*Task instructions:*
Line filter on the word "under": copy each matching line from the entries.

Provided data Block Start

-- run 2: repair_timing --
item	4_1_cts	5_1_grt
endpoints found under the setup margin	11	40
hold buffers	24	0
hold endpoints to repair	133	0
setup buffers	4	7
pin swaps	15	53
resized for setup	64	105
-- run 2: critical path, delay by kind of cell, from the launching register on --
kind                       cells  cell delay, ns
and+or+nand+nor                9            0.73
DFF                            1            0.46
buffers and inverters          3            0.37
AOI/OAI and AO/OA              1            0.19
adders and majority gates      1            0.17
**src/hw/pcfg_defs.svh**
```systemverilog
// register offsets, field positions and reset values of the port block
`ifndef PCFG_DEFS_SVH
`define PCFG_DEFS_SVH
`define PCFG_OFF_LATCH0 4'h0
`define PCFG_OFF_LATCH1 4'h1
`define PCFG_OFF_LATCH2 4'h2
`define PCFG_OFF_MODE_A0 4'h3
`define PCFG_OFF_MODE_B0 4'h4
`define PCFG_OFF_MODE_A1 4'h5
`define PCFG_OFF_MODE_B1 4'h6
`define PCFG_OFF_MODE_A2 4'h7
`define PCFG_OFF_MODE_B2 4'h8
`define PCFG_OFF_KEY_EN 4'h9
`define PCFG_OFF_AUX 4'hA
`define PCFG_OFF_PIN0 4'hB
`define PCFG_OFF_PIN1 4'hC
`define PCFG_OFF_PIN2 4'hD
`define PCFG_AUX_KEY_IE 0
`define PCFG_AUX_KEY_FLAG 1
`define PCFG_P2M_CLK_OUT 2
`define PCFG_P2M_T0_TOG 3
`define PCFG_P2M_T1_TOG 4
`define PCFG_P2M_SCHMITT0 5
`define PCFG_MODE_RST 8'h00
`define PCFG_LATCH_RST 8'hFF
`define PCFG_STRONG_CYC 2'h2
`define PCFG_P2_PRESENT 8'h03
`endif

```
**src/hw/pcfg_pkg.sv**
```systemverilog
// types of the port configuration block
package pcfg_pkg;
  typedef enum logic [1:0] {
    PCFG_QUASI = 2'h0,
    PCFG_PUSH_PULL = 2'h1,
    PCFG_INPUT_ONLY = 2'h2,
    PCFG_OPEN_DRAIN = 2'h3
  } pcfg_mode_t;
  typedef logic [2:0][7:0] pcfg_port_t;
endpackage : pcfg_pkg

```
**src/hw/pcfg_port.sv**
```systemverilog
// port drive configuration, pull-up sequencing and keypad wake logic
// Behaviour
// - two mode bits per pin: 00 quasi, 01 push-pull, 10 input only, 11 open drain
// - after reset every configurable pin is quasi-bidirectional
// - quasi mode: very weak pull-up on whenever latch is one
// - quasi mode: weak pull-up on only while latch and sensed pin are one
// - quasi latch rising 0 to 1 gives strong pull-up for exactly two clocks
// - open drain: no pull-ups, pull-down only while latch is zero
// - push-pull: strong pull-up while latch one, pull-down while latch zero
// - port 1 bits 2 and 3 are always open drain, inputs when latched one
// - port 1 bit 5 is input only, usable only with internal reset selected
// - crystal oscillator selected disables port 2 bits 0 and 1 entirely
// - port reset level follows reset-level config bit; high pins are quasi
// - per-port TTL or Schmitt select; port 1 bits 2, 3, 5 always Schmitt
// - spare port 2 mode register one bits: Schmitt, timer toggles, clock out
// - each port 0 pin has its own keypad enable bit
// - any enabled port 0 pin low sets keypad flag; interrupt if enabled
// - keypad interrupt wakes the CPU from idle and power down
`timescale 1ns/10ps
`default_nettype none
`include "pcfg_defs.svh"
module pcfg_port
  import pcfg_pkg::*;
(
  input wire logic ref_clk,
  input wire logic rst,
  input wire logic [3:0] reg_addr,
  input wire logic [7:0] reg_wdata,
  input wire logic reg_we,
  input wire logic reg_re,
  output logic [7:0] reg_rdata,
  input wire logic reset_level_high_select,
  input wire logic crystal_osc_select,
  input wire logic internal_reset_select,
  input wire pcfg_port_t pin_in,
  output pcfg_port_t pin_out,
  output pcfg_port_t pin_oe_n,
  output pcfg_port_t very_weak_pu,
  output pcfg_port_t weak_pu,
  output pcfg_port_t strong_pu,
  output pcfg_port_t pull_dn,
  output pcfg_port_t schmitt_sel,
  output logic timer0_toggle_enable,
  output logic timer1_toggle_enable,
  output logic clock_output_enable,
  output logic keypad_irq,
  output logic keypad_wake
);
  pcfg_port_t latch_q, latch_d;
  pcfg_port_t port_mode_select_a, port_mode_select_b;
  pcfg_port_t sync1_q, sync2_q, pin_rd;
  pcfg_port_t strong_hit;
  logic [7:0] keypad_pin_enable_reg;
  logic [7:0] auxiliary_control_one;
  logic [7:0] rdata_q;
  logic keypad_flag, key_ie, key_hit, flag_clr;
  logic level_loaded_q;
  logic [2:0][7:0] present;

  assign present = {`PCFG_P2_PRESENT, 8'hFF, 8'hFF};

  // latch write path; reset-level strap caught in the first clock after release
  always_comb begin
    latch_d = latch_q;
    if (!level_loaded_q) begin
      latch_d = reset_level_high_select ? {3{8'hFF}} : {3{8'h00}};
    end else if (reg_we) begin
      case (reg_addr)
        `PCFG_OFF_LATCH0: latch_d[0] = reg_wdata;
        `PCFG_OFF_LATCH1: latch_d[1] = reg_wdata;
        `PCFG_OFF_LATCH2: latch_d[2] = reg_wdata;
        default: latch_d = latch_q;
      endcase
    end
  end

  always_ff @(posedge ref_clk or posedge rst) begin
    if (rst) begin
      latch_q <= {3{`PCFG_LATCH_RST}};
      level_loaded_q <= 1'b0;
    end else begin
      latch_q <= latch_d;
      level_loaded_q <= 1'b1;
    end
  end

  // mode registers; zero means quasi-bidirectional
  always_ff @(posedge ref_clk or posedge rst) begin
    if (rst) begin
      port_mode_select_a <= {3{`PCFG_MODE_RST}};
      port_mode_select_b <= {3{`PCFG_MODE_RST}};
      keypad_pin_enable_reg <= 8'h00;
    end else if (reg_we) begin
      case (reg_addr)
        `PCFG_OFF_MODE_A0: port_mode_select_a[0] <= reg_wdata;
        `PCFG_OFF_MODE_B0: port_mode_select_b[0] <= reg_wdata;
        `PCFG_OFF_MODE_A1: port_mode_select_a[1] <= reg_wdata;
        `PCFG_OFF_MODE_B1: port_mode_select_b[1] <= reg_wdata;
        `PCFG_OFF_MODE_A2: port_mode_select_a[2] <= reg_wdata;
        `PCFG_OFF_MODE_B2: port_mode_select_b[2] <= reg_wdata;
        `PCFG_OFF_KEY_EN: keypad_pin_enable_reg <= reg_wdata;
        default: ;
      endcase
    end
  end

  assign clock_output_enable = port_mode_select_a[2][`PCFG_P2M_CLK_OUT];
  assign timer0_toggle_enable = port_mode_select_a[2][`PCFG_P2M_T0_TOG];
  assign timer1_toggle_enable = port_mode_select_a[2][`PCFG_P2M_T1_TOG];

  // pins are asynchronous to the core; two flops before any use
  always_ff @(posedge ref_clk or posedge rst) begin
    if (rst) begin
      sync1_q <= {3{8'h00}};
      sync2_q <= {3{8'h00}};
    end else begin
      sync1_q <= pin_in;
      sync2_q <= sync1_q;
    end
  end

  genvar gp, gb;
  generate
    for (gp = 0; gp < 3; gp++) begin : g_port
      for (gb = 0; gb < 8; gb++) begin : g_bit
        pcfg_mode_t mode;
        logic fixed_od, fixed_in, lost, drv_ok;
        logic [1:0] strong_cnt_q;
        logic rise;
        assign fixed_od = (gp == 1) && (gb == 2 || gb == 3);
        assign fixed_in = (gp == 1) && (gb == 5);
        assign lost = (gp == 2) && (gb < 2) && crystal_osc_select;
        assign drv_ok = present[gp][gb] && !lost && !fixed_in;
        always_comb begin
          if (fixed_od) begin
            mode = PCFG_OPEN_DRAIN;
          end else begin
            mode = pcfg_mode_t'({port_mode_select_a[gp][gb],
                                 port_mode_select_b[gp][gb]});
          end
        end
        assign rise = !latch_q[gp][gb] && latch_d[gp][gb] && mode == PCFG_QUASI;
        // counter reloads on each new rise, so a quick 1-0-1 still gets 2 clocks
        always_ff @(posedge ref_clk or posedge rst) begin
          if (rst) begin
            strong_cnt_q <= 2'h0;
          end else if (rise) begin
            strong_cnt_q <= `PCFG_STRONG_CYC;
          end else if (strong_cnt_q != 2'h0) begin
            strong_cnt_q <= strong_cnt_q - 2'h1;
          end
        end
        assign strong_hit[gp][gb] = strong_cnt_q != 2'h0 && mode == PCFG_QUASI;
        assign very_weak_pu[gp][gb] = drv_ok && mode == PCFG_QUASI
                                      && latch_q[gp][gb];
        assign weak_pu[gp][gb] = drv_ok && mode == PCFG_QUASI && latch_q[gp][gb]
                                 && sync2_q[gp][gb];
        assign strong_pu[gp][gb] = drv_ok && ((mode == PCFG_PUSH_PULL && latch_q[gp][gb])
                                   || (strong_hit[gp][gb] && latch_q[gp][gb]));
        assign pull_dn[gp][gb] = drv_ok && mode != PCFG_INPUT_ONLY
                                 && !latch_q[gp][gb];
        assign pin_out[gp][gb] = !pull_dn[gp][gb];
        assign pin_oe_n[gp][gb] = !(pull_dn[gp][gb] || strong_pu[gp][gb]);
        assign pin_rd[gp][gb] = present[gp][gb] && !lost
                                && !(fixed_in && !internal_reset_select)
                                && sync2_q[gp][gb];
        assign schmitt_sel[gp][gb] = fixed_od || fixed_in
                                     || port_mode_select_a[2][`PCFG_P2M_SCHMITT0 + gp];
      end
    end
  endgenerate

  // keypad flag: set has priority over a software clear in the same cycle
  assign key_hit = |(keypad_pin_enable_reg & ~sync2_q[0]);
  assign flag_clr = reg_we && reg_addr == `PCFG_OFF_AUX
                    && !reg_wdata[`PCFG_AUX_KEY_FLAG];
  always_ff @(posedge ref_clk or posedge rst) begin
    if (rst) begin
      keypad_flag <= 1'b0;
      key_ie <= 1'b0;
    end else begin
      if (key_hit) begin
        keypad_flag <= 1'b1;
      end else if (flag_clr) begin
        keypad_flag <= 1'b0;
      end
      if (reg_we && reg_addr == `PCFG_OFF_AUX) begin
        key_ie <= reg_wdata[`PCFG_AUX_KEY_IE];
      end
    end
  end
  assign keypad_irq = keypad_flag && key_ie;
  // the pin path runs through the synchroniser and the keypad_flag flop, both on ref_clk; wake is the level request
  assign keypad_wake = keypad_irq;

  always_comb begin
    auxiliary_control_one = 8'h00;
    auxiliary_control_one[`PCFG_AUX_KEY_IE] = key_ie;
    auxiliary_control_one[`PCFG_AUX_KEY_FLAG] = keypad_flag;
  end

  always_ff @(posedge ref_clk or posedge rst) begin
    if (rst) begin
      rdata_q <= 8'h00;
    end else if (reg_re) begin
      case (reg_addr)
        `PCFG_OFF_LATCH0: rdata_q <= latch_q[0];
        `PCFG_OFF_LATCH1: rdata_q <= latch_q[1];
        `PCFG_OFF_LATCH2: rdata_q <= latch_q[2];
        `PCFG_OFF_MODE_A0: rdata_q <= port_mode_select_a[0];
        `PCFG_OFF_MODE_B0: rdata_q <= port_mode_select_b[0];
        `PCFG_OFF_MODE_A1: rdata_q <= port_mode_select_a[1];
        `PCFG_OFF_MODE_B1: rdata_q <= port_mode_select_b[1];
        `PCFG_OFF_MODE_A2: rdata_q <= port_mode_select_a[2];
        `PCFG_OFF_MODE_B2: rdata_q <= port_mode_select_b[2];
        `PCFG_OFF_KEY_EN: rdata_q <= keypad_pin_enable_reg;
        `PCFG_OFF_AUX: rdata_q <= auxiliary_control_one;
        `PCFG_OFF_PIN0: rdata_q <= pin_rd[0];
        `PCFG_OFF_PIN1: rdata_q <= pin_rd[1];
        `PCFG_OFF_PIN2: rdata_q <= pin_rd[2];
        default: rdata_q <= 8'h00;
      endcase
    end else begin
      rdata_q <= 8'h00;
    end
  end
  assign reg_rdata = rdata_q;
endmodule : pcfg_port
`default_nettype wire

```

Provided data Block End
Provided data Block Start

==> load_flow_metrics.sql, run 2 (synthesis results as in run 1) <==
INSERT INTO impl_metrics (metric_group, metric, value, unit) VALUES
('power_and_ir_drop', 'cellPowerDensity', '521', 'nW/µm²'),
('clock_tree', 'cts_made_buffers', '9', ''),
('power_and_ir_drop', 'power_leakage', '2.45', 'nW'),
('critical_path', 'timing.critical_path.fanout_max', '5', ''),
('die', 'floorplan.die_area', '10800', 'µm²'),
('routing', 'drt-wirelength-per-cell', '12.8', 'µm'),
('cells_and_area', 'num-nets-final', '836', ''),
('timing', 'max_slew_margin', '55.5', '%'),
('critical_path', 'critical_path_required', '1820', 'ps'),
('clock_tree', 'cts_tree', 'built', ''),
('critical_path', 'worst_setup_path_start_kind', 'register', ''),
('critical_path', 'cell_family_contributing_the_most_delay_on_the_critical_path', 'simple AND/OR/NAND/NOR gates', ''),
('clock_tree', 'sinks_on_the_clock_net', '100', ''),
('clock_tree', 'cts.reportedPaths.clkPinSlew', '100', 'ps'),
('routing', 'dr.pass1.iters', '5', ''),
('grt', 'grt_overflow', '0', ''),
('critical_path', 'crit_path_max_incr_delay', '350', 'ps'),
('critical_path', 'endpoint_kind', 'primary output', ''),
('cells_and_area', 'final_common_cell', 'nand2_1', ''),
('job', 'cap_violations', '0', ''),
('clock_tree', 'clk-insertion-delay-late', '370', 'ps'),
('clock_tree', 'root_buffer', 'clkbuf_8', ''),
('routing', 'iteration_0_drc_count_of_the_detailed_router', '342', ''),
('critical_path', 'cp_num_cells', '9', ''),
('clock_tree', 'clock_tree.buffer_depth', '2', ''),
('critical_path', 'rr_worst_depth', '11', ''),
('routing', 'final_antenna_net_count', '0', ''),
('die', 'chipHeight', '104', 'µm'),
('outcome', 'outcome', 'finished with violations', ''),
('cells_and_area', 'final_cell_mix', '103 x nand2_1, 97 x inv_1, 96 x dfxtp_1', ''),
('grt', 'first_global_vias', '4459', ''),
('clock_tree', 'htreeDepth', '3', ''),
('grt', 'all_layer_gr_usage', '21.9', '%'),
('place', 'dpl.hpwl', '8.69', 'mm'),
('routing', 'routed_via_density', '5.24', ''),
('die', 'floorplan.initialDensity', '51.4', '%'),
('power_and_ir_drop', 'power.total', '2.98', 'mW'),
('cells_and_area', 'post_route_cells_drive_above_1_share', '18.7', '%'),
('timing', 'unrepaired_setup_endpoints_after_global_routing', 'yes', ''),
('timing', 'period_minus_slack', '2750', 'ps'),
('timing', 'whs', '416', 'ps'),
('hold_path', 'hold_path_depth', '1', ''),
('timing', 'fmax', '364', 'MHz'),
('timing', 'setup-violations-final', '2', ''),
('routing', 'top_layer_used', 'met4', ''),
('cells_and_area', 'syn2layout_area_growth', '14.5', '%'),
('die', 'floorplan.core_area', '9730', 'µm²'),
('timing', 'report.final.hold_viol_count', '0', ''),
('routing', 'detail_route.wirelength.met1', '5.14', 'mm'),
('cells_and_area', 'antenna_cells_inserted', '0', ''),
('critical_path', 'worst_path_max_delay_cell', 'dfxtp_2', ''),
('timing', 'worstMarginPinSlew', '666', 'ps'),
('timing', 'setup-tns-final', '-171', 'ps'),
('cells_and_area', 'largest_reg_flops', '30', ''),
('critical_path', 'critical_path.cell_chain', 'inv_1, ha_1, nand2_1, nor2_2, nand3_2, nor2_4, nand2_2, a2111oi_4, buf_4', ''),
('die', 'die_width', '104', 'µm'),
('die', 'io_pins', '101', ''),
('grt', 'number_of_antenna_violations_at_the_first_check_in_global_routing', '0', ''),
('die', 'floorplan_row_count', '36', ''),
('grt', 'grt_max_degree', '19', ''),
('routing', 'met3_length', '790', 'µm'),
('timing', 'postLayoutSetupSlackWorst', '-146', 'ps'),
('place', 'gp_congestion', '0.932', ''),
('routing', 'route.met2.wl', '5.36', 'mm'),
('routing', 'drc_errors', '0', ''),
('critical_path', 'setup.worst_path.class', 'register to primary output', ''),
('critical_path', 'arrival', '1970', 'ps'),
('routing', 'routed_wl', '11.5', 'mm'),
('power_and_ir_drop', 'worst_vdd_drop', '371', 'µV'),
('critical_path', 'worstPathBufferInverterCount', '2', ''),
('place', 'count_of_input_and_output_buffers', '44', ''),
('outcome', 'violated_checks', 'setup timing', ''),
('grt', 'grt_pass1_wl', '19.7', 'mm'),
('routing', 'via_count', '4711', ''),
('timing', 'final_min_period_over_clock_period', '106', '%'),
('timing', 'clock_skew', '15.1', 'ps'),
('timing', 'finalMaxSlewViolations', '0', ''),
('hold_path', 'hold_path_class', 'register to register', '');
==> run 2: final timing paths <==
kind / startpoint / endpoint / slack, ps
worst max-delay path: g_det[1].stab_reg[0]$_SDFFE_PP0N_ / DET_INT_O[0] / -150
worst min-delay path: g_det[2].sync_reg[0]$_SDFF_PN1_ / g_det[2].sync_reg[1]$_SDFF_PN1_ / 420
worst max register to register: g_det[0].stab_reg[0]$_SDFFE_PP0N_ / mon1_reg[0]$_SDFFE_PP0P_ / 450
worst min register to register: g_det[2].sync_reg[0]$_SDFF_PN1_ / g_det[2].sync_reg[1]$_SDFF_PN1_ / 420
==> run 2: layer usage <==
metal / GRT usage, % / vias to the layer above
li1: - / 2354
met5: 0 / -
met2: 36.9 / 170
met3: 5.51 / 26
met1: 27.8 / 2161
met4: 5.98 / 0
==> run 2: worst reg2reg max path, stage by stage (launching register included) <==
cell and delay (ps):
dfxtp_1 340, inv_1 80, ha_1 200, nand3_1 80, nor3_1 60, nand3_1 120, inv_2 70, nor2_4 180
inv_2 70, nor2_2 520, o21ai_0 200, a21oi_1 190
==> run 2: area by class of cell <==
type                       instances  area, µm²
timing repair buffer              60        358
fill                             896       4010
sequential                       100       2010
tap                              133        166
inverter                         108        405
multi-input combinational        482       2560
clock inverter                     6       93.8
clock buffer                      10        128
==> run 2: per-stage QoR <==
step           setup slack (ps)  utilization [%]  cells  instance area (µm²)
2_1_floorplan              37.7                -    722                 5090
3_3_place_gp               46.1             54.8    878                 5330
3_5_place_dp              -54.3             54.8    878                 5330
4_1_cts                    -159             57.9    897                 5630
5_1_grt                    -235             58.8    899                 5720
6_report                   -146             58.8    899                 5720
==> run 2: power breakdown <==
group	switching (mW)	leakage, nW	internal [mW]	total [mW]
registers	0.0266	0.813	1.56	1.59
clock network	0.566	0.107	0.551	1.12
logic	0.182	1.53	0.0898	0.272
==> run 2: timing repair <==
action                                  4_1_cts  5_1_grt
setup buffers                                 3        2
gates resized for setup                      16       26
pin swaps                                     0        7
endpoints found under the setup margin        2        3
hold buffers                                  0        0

Provided data Block End

*Response for this exercise:*
endpoints found under the setup margin	11	40
endpoints found under the setup margin        2        3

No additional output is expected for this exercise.